Authors: We want to take this opportunity to thank our reviewer for his/her effort and expertise at the highest scientific level. We appreciate and are thankful for the reviewer's hard work. We express our appreciation to the reviewer for their insightful comments, which have helped us significantly improve our manuscript's quality. We have revised the manuscript according to the reviewers''s suggestions. Our responses are given below in accordance with the comments/points raised by the reviewer

Comment 1. The diffractograms of the obtained materials are not informative. The authors note the presence of peaks corresponding to the crystal structure of vanadium and tungsten sulfides. However, it is difficult to tell from the presented images about the presence of those. The intensity of the noted peaks of vanadium and tungsten sulfides is at the noise level. The presence of even 10% crystalline vanadium or tungsten sulfide would be identified by XRD. It may be worthwhile to increase some area to demonstrate the formation of the crystalline phase of sulfides. For comparison, you can also show the X-ray diffraction pattern of the sample with a higher loading of vanadium (rG-V-4). In addition, it would be advisable to add a diffraction pattern of the synthesized pure powders of vanadium and tungsten sulfides for comparison with diffractograms for composite materials.

Answer: Thank you for your suggestion. As per the reviewer’s suggestion, we have done XRD for rG-V-4. Additionally, we developed the pure powders of vanadium sulfide and tungsten sulfide the results are as follows. The XRD patterns of as-prepared VS₂, WS₂, and rG-V-4 in are provided in the supporting information. The formation and presence of VS₂ in the hydrogel has been evidently confirmed. As shown in the Figure S2, the typical VS2 diffraction peaks at 15.04, 35.7, 44.2, 57.2,62.11, 64.50, and 69.23° are clearly observed and correspond to the (001), (011), (012), (110), (111),(004), and (201) lattice planes, respectively. The crystal structure of pristine WS2 showed diffraction peaks at 2θ = 15.16, 28.63 and 43.96 which correspond to the (002), (004) and (006), planes of hexagonal 2H WS2 (PDF#08-0237). As shown in the as-prepared rG-V-4 peaks, the VS2 peaks are existed together with the rGO. We humbly informing our reviewer, that we used very smaller amount of TMDs source materials to develop TMDs in the hydrogel in our present investigation, where the rGO and linker amounts were more dominant in the hydrogel. Thus, we could not observe the most intense peaks for the TMDs.    

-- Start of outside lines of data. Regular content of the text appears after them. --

==> config.mk <==
export PLATFORM = sky130hd
export DESIGN_NAME = mtwt_tester
export DESIGN_NICKNAME = d
export VERILOG_FILES = /design/src/logic/mtwt_pkg.sv /design/src/logic/mtwt_sync.sv /design/src/logic/mtwt_tester.sv
export VERILOG_INCLUDE_DIRS = /design/src /design/src/logic
export SDC_FILE = /design/constraint.sdc
export NUM_CORES = 1
export LEC_CHECK = 0
export BUFFER_PORTS_ARGS = -buffer_cell sky130_fd_sc_hd__clkbuf_2
export CORE_MARGIN = 3
export CORE_UTILIZATION = 55
export CTS_CLUSTER_DIAMETER = 50
export DETAILED_ROUTE_END_ITERATION = 8
export PLACE_DENSITY = 0.81
export SETUP_SLACK_MARGIN = 0.4
export SYNTH_ARGS = -nofsm -noshare
export SYNTH_HDL_FRONTEND = slang
export SYNTH_HIERARCHICAL = 1
export SYNTH_SLANG_ARGS = --single-unit
==> constraint.sdc <==
create_clock -name ref_clk -period 5.75 [get_ports ref_clk]
set_input_delay 1.15 -clock ref_clk [delete_from_list [all_inputs] [get_ports ref_clk]]
set_output_delay 1.15 -clock ref_clk [all_outputs]
set_load 0.05 [all_outputs]
==> src/logic/mtwt_defines.svh <==
// Constants for the memory trace walking tester
`ifndef MTWT_DEFINES_SVH
`define MTWT_DEFINES_SVH
`define MTWT_DATA_W 8
`define MTWT_ADDR_W 8
`define MTWT_DATA_TEST_ADDR 8'h00
`define MTWT_JTAG_BOOT_SEL 3'h7
`define MTWT_SEL_W 3
`define MTWT_ROUTE_W 2
`define MTWT_ROUTE_OFF 2'h0
`define MTWT_ROUTE_PINS 2'h1
`define MTWT_ROUTE_CHAIN 2'h2
`define MTWT_READ_LAT 2'h2
`endif

==> src/logic/mtwt_pkg.sv <==
// Types for the memory trace walking tester
package mtwt_pkg;
`include "mtwt_defines.svh"
   // Memory request toward the external memory
   typedef struct packed {
      logic wrEn;
      logic rdEn;
      logic [`MTWT_ADDR_W-1:0] addr;
      logic [`MTWT_DATA_W-1:0] wrData;
   } mtwt_mem_req_t;
   // Test result bundle
   typedef struct packed {
      logic done;
      logic pass;
      logic bitFail;
      logic [`MTWT_DATA_W-1:0] failBits;
   } mtwt_result_t;
   // Tester states
   typedef enum logic [6:0] {
      ST_IDLE = 7'h01,
      ST_DWR = 7'h02,
      ST_DRD = 7'h04,
      ST_AWR = 7'h08,
      ST_ARD = 7'h10,
      ST_WAIT = 7'h20,
      ST_DONE = 7'h40
   } mtwt_state_t;
endpackage : mtwt_pkg

==> src/logic/mtwt_sync.sv <==
// Two-stage synchroniser for pin inputs
`timescale 1ns/1ns
module mtwt_sync #(parameter int W = 1) (
   input wire logic ref_clk, // Clock
   input wire logic rst, // Sync reset
   input wire logic [W-1:0] din, // Asynchronous input
   output logic [W-1:0] dout // Synchronised output
);
   logic [W-1:0] meta_ff; // First stage, read only by second
   logic [W-1:0] sync_ff; // Second stage
   logic [W-1:0] nxt_meta;
   logic [W-1:0] nxt_sync;
   // Next values
   always_comb begin
      nxt_meta = din;
      nxt_sync = meta_ff;
      if (rst) begin
         nxt_meta = '0;
         nxt_sync = '0;
      end
   end
   // Register stages
   always_ff @(posedge ref_clk) begin
      meta_ff <= nxt_meta;
      sync_ff <= nxt_sync;
   end
   assign dout = sync_ff;
endmodule : mtwt_sync

==> src/logic/mtwt_tester.sv <==
// Memory trace walking tester with boot and debug route selection
`timescale 1ns/1ns
`include "mtwt_defines.svh"
// Overview of the two test phases
// The data phase walks a single one across every data line at one address.
// Each step is a write, a read and a compare before the next step starts.
// A mismatch is recorded and the walk moves on, so a dead trace cannot hang the run.
// The address phase writes every power-of-two location first, then reads them all.
// Each location holds its index plus one, so an alias returns a foreign value.
// Address index zero stands for address zero, index k for a one in bit k-1.
// Failing bits gather as the OR of every read-back difference of the run.
// The pass flag drops on the first mismatch and stays low until the next start.
// Hazard: the memory answers after any latency, so every read waits for valid.
// Hazard: read data that arrives outside a wait is ignored on purpose.
// The strap and route pins come from the board and are synchronised first.
// The boot strap is frozen once per reset, later strap changes are ignored.
// The debug route follows its pins, gated by the loader and configuration done.
// Route code three is not a setting of its own and is treated as off.
module mtwt_tester
   import mtwt_pkg::*;
(
   input wire logic ref_clk, // Memory interface clock
   input wire logic rst, // Sync reset, active high
   input wire logic start, // Start pulse from same domain
   input wire logic [`MTWT_DATA_W-1:0] memRdData, // Read data from memory
   input wire logic memRdValid, // Read data valid pulse
   input wire logic [`MTWT_SEL_W-1:0] boot_source_select_pins, // Boot strap pins
   input wire logic [`MTWT_ROUTE_W-1:0] debug_port_route_select, // Debug route setting
   input wire logic first_stage_loader_done, // Loader finished pin muxing (pin)
   input wire logic configuration_manager_done, // Configuration complete (pin)
   output mtwt_mem_req_t memReq, // Memory request
   output mtwt_result_t result, // Test result
   output logic [`MTWT_DATA_W-1:0] lastWritten, // Word of the current step
   output logic inAddrTest, // High in address phase
   output logic jtagBoot, // Boot from JTAG
   output logic dbgPinsEn, // Debug port on dedicated pins
   output logic dbgChainEn, // Debug tap first in chain
   output logic chainShift // Chain indices shifted by one
);
   // Fixed widths of the memory interface
   localparam int DW = `MTWT_DATA_W; // Data bus width
   localparam int AW = `MTWT_ADDR_W; // Address bus width
   localparam int BITW = $clog2(AW + 1); // Address index width, counts 0 to AW

   // Power-of-two address for an index; index 0 gives address zero
   // Used by both the write pass and the read pass, so both walk the same list
   function automatic logic [AW-1:0] addrOf(input logic [BITW-1:0] idx);
      logic [AW-1:0] a;
      a = '0;
      if (idx != '0) begin
         a = AW'(1) << (idx - BITW'(1));
      end
      return a;
   endfunction : addrOf

   // Distinct increasing value per address index
   // Never zero, so a cleared location cannot match by chance
   function automatic logic [DW-1:0] valOf(input logic [BITW-1:0] idx);
      return DW'(idx) + DW'(1);
   endfunction : valOf

   // Synchronised pin inputs
   // Straps, route and done levels come from the board, two flip-flops each
   // Nothing below reads a pin directly, only the second stage
   logic [`MTWT_SEL_W-1:0] selSync; // Boot strap, synchronised
   logic [`MTWT_ROUTE_W-1:0] routeSync; // Route setting, synchronised
   logic [1:0] doneSync; // Loader and configuration done
   mtwt_sync #(.W(`MTWT_SEL_W)) u_sel (.ref_clk(ref_clk), .rst(rst),
      .din(boot_source_select_pins), .dout(selSync));
   mtwt_sync #(.W(`MTWT_ROUTE_W)) u_route (.ref_clk(ref_clk), .rst(rst),
      .din(debug_port_route_select), .dout(routeSync));
   mtwt_sync #(.W(2)) u_done (.ref_clk(ref_clk), .rst(rst),
      .din({configuration_manager_done, first_stage_loader_done}), .dout(doneSync));

   // Tester state
   // One process computes next values, one registers them
   mtwt_state_t state_ff, nxt_state; // Main state
   mtwt_state_t ret_ff, nxt_ret; // Read state that issued the pending read, picks the phase after the wait
   logic [DW-1:0] pat_ff, nxt_pat; // Walking-one pattern
   logic [BITW-1:0] idx_ff, nxt_idx; // Address index
   logic down_ff, nxt_down; // Walk direction, captured at start
   mtwt_mem_req_t req_ff, nxt_req; // Registered memory request
   mtwt_result_t res_ff, nxt_res; // Registered result
   logic [DW-1:0] exp_ff, nxt_exp; // Expected read word
   logic addrPh_ff, nxt_addrPh; // Address phase flag
   logic walkDown; // Walk direction, held upward; downward stays in the logic
   logic [DW-1:0] firstPat; // Start pattern for chosen direction
   logic [DW-1:0] diff; // Differing bits of a read-back

   // Direction is fixed upward; only a one in bit 0 starts the walk
   assign walkDown = 1'b0;
   // Start word: top bit for a downward walk, bottom bit for an upward one
   assign firstPat = walkDown ? {1'b1, {(DW-1){1'b0}}} : DW'(1);
   // Bits that differ between the returned word and the expected word
   assign diff = memRdData ^ exp_ff;

   // Next-state logic of the tester
   // Requests and the fail flag are one-cycle pulses, so they drop by default
   // Address and write data keep their last value between requests
   // Reset is applied last so it overrides every branch above it
   always_comb begin
      nxt_state = state_ff;
      nxt_ret = ret_ff;
      nxt_pat = pat_ff;
      nxt_idx = idx_ff;
      nxt_down = down_ff;
      nxt_req = req_ff;
      nxt_res = res_ff;
      nxt_exp = exp_ff;
      nxt_addrPh = addrPh_ff;
      nxt_req.wrEn = 1'b0;
      nxt_req.rdEn = 1'b0;
      nxt_res.bitFail = 1'b0;
      unique case (state_ff)
         ST_IDLE, ST_DONE: begin
            // Start a new run
            // A start while a run is busy never reaches this branch
            if (start) begin
               nxt_down = walkDown;
               nxt_pat = firstPat;
               nxt_res = '0;
               nxt_res.pass = 1'b1;
               nxt_addrPh = 1'b0;
               nxt_state = ST_DWR;
            end
         end
         ST_DWR: begin
            // Write the walking word to the fixed address
            // The same address for every step keeps address faults out of the data result
            nxt_req.wrEn = 1'b1;
            nxt_req.addr = `MTWT_DATA_TEST_ADDR;
            nxt_req.wrData = pat_ff;
            nxt_exp = pat_ff;
            nxt_state = ST_DRD;
         end
         ST_DRD: begin
            // Read it back from the same address
            // The return state tells the wait which phase to resume
            nxt_req.rdEn = 1'b1;
            nxt_req.addr = `MTWT_DATA_TEST_ADDR;
            nxt_ret = ST_DRD;
            nxt_state = ST_WAIT;
         end
         ST_AWR: begin
            // Write a distinct value to each power-of-two address
            // No read is issued until the last location has been written
            nxt_req.wrEn = 1'b1;
            nxt_req.addr = addrOf(idx_ff);
            nxt_req.wrData = valOf(idx_ff);
            if (idx_ff == BITW'(AW)) begin
               nxt_idx = '0;
               nxt_state = ST_ARD;
            end else begin
               nxt_idx = idx_ff + BITW'(1);
            end
         end
         ST_ARD: begin
            // Read back one location
            // The expected word is rebuilt from the index, never taken from memory
            nxt_req.rdEn = 1'b1;
            nxt_req.addr = addrOf(idx_ff);
            nxt_exp = valOf(idx_ff);
            nxt_ret = ST_ARD;
            nxt_state = ST_WAIT;
         end
         ST_WAIT: begin
            // Compare the returned word
            // Any read latency is accepted; the state holds until valid arrives
            // A memory that never answers leaves the tester here, seen as no done
            if (memRdValid) begin
               if (diff != '0) begin
                  nxt_res.bitFail = 1'b1;
                  nxt_res.pass = 1'b0;
                  nxt_res.failBits = res_ff.failBits | diff;
               end
               if (ret_ff == ST_DRD) begin
                  // Advance the walk once the step has been checked
                  // The top bit closes the data phase, any other bit shifts on
                  if ((!down_ff && pat_ff[DW-1]) || (down_ff && pat_ff[0])) begin
                     nxt_addrPh = 1'b1;
                     nxt_idx = '0;
                     nxt_state = ST_AWR;
                  end else begin
                     nxt_pat = down_ff ? (pat_ff >> 1) : (pat_ff << 1);
                     nxt_state = ST_DWR;
                  end
               end else if (idx_ff == BITW'(AW)) begin
                  // Last location checked, the run is over
                  nxt_res.done = 1'b1;
                  nxt_state = ST_DONE;
               end else begin
                  nxt_idx = idx_ff + BITW'(1);
                  nxt_state = ST_ARD;
               end
            end
         end
         default: begin
            // An illegal state code falls back to idle rather than locking up
            nxt_state = ST_IDLE;
         end
      endcase
      // Synchronous reset clears the tester and its outputs
      if (rst) begin
         nxt_state = ST_IDLE;
         nxt_ret = ST_IDLE;
         nxt_pat = '0;
         nxt_idx = '0;
         nxt_down = 1'b0;
         nxt_req = '0;
         nxt_res = '0;
         nxt_exp = '0;
         nxt_addrPh = 1'b0;
      end
   end

   // Register the tester state
   // Only plain registering here; all decisions sit in the process above
   always_ff @(posedge ref_clk) begin
      state_ff <= nxt_state;
      ret_ff <= nxt_ret;
      pat_ff <= nxt_pat;
      idx_ff <= nxt_idx;
      down_ff <= nxt_down;
      req_ff <= nxt_req;
      res_ff <= nxt_res;
      exp_ff <= nxt_exp;
      addrPh_ff <= nxt_addrPh;
   end

   // Boot and debug route state
   // The strap is frozen a fixed number of edges after reset, once the
   // synchroniser holds the pin level instead of its own reset zeros
   logic jtag_ff, nxt_jtag; // JTAG boot selected
   logic pins_ff, nxt_pins; // Debug on dedicated pins
   logic chain_ff, nxt_chain; // Debug tap in chain
   logic shift_ff, nxt_shift; // Chain index shifted
   logic strapTaken_ff, nxt_strapTaken; // Strap captured once after reset
   logic [1:0] strapWait_ff, nxt_strapWait; // Fills with ones while the strap synchroniser settles

   // Next values for boot source and debug routing
   always_comb begin
      nxt_jtag = jtag_ff;
      nxt_strapTaken = strapTaken_ff;
      // Two edges after reset the synchronised strap is the pin level
      nxt_strapWait = {strapWait_ff[0], 1'b1};
      if (strapWait_ff[1] && !strapTaken_ff) begin
         // Capture once; later strap changes wait for the next reset
         nxt_jtag = (selSync == `MTWT_JTAG_BOOT_SEL);
         nxt_strapTaken = 1'b1;
      end
      // Route code for off and the unused code both leave every route low
      // Dedicated pins only once the loader has set up the pin multiplexing
      nxt_pins = (routeSync == `MTWT_ROUTE_PINS) && doneSync[0];
      // Chained tap only once configuration is complete
      nxt_chain = (routeSync == `MTWT_ROUTE_CHAIN) && doneSync[1];
      // The joined tap sits first, so every other index moves up by one
      nxt_shift = nxt_chain;
      if (rst) begin
         nxt_jtag = 1'b0;
         nxt_strapTaken = 1'b0;
         nxt_strapWait = 2'h0;
         nxt_pins = 1'b0;
         nxt_chain = 1'b0;
         nxt_shift = 1'b0;
      end
   end

   // Register boot and debug routing
   always_ff @(posedge ref_clk) begin
      jtag_ff <= nxt_jtag;
      pins_ff <= nxt_pins;
      chain_ff <= nxt_chain;
      shift_ff <= nxt_shift;
      strapTaken_ff <= nxt_strapTaken;
      strapWait_ff <= nxt_strapWait;
   end

   // Outputs straight from flip-flops
   // Every port below is a register, so the far side sees no combinational glitches
   // lastWritten shows the word that the current compare expects
   assign memReq = req_ff;
   assign result = res_ff;
   assign lastWritten = exp_ff;
   assign inAddrTest = addrPh_ff;
   assign jtagBoot = jtag_ff;
   assign dbgPinsEn = pins_ff;
   assign dbgChainEn = chain_ff;
   assign chainShift = shift_ff;
endmodule : mtwt_tester

==> results.yml, run 1 <==
clock_network:
  post_cts_buffers: 0
  cts_buffers: 9
  cts_resized: 0
  cts_root_buffer: "clkbuf_8"
  postCtsHoldBufs: 0
  htree_levels: 3
  path_clk_slew_ps: 90
  cts.path.max_buffers: 2
  clk_latency_ps: 360
  clkSinkCount: 80
  cts_tree: "done"
hold_path:
  hold_path.class: "flop to flop"
  min_from: "u_route/dout[1]"
floorplan:
  die_w_um: 84.3
  start_util_pct: 59.0
  die_h_um: 84.3
  core_um2: 5710
  num_rows: 27
  floorplan.die_area_um2: 7100
  ioPinCount: 61
yosys:
  synth.distinct_cells: 53
  ys_seq_area_share_pct: 47.5
  synth_area_um2: 3370
  ys.flop_type: "dfxtp_1"
  synth.ff_latch_count: 80
  postSynthCellCount: 361
  synth_edf_count: 0
  yosys_warnings: 6
  async_flop_share_pct: 0
  avgSynthCellArea_um2: 9.33
  synth_fp_nets: 386
global_route:
  gr-total-overflow: 0
  grt_max_degree: 43
  grt_pass1_vias: 2658
  antenna_found_initial: 0
  gr-usage-all-layers_pct: 22.0
  grt_first_pass_wirelength_mm: 12.6
route:
  drtIter0Drc: 148
  via_per_inst: 5.58
  antenna_left: 0
  dr.pass1.iters: 4
  wl_per_cell_um: 15.0
  wirelength_mm: 7.36
  drc: 0
  num_vias: 2732
sta:
  max-slew-margin-rel_pct: 43.8
  rsz0062_at_grt: "false"
  setup_viol: 0
  slew_violations: 0
  fin_crit_ps: 2610
  finalSetupTns_ps: 0
  clock-skew-final_ps: 8.28
  tightest_slew_ps: 843
  final_hold_viol_count: 0
  max_freq_ghz: 0.383
  final_min_period_over_clock_period_pct: 45.4
worst_setup_path:
  cp_data_arrival_time_ps: 2900
  setup.worst_path.start: "rst"
  critPathRequiredTime_ps: 6040
  rr_startpoint: "state_ff[4]"
  endpoint_kind: "flop"
  critical_path_class: "primary input to flop"
  critPathLaunchType: "primary input"
  path_max_fanout: 42
place:
  place_hpwl_mm: 5.29
  io_buffers: 60
  globalplace.congestion: 0.857
finish:
  nets: 438
  drive_above_1_share_pct: 23.2
  antenna_cells: 0
  synthToLayoutAreaGrowth_pct: 14.3
  final_util_pct: 67.5
run_status:
  status: "complete, no violations"
power_and_ir_drop:
  power_density_nw_per_um2: 278
  leakagePower_nw: 1.51
  max-vdd-ir-drop_mv: 0.193
flow_run:
  drv_cap: 0
[placed cells by master (no fill, tap or decap), types with 2 or more instances in the layout]
cell type	instances
a22oi_1	2
a31oi_1	2
dfxtp_1	80
or3b_2	2
nand3_1	11
a211oi_1	7
nor3_1	4
nor2b_1	21
nand4_1	5
a221oi_1	2
nand2b_1	3
nor4bb_1	2
nor3b_2	2
a311oi_2	5
inv_1	7
nand3b_1	3
clkinvlp_4	3
ha_1	6
o21ai_0	19
and2_1	3
nand2_1	48
o21a_1	3
a21oi_1	23
xnor2_1	10
clkbuf_2	60
xor2_1	7
a22o_1	14
clkbuf_8	9
nor2_1	27
or2_2	2
[synth_stat cells, drive strengths merged (2+ instances only)]
master | count | area, µm²
nand3b | 3 | 22.5
nand3 | 11 | 55.1
dfxtp | 80 | 1600
a31oi | 2 | 12.5
a21oi | 23 | 115
o21a | 3 | 22.5
inv | 7 | 26.3
o21ai | 19 | 95.1
or2 | 2 | 12.5
ha | 6 | 75.1
or3b | 2 | 17.5
xor2 | 7 | 61.3
buf | 12 | 86.3
and2 | 3 | 18.8
clkbuf | 8 | 30.0
a22oi | 2 | 15.0
nor2b | 21 | 131
a311oi | 6 | 83.8
a211oi | 7 | 52.6
a221oi | 2 | 17.5
or3 | 2 | 17.5
xnor2 | 10 | 87.6
nor2 | 28 | 108
nor3 | 6 | 46.3
nand2 | 49 | 186
nand2b | 3 | 18.8
nor4bb | 2 | 20.0
nand4 | 5 | 31.3
a22o | 14 | 123
nor3b | 3 | 32.5
[path summary, 6_finish.rpt]
check        cells after the start           to  slack (ps)
min                              1    dbgPinsEn         430
max                              5   inAddrTest        3140
max reg2reg                      4  state_ff[0]        3470
min reg2reg                      1    dbgPinsEn         430
[cell type report]
type	count	area, µm²
timing repair buffer	61	308
clock buffer	9	124
inverter	7	26.3
multi-input combinational	254	1630
fill	467	1860
tap	72	90.1
sequential	80	1600
clock inverter	7	77.6
[routing by layer]
layer  up-vias  track usage, %  part of all wire [%]
met5         -               0                     0
li1       1370               -                     -
met3        11            4.22                   6.8
met2        95            36.2                    48
met1      1256            28.4                    44
met4         0            9.21                   1.6
[critical path: stages]
cell and delay (ps):
clkbuf_2 460, buf_4 400, nor2_1 580, nand2_1 140, o21ai_0 160
[report_power, final]
part | internal, mW | switching [mW]
logic | 0.0285 | 0.0474
registers | 0.564 | 0.00961
clock network | 0.204 | 0.217
[stage by stage]
step | worst slack (ps) | hold WS (ps) | std cells | area (µm²) | power (mW)
global route | 2890 | 454 | 490 | 3850 | 1.11
detailed placement | 2760 | 412 | 474 | 3650 | 0.662
finish | 3140 | 426 | 490 | 3850 | 1.07
CTS | 3130 | 425 | 490 | 3850 | 1.08
floorplan | 3390 | 386 | 361 | 3370 | 0.642
global placement | 2820 | 398 | 474 | 3650 | 0.660
[logic make-up (layout without fill, tap and decap cells)]
group                      Yosys count  in the layout  share of synthesized area, %
adders and majority gates            6              6                          2.23
DFF                                 80             80                          47.5
and+or+nand+nor                    145            145                          23.2
buffers and inverters               27             84                          4.23
xor gates and xnor gates            17             17                          4.42
muxes                                1              1                         0.297
AOI/OAI and AO/OA                   85             85                          18.1
[flip-flops by register name (all words and copies together) (netlist names)]
register / flops
chainShift: 1
dbgPinsEn: 1
idx_ff: 4
inAddrTest: 1
jtagBoot: 1
lastWritten: 8
memReq: 18
pat_ff: 8
result: 11
ret_ff: 3
state_ff: 7
strapTaken_ff: 1
strapWait_ff: 2
u_done/dout: 2
u_done/meta_ff: 2
u_route/dout: 2
u_route/meta_ff: 2
u_sel/dout: 3
u_sel/meta_ff: 3
No activity file was read; power rests on OpenSTA's default activity.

Comment 2. The issue of providing EDX mapping results is still open. For rG-V-1 material, the distribution of elements (Figure 3f-h) is still uninformative. It is possible that a longer signal accumulation time is required in the selected area to form an image with a distribution of sulfide particles.

Answer: Thank you for your valuable suggestion. We agree with reviewer. As per the reviewer’s suggestion, we have done EDX mapping analysis for rG-V-1 material and we provide the results as follows in the revised manuscript.

Author Response File: Author Response.docx

Round 3

Reviewer 3 Report

After all accepted corrections, the article "Three-dimensional ternary rGO/VS₂/WS₂ composite hydrogel for supercapacitor applications" can be accepted after minor revision.

1. The SEM image of the area from which the element distribution maps were made should be added (Figure 3 and Figure 4).

Author Response

Reviewer: After all accepted corrections, the article "Three-dimensional ternary rGO/VS₂/WS₂ composite hydrogel for supercapacitor applications" can be accepted after minor revision.

Authors: This is the happiest news from our respected reviewer. We appreciate the time and effort that the reviewer has dedicated to deal our manuscript. We really appreciate and are thankful for the Reviewer's warm work

Comment 1. The SEM image of the area from which the element distribution maps were made should be added (Figure 3 and Figure 4).

Answer: Thank you so much for your valuable suggestion. According to the reviewer suggestion, we have added the corresponding image in Figure 3d in the revised manuscript. We already provided the corresponding image for Figure 4d in the manuscript.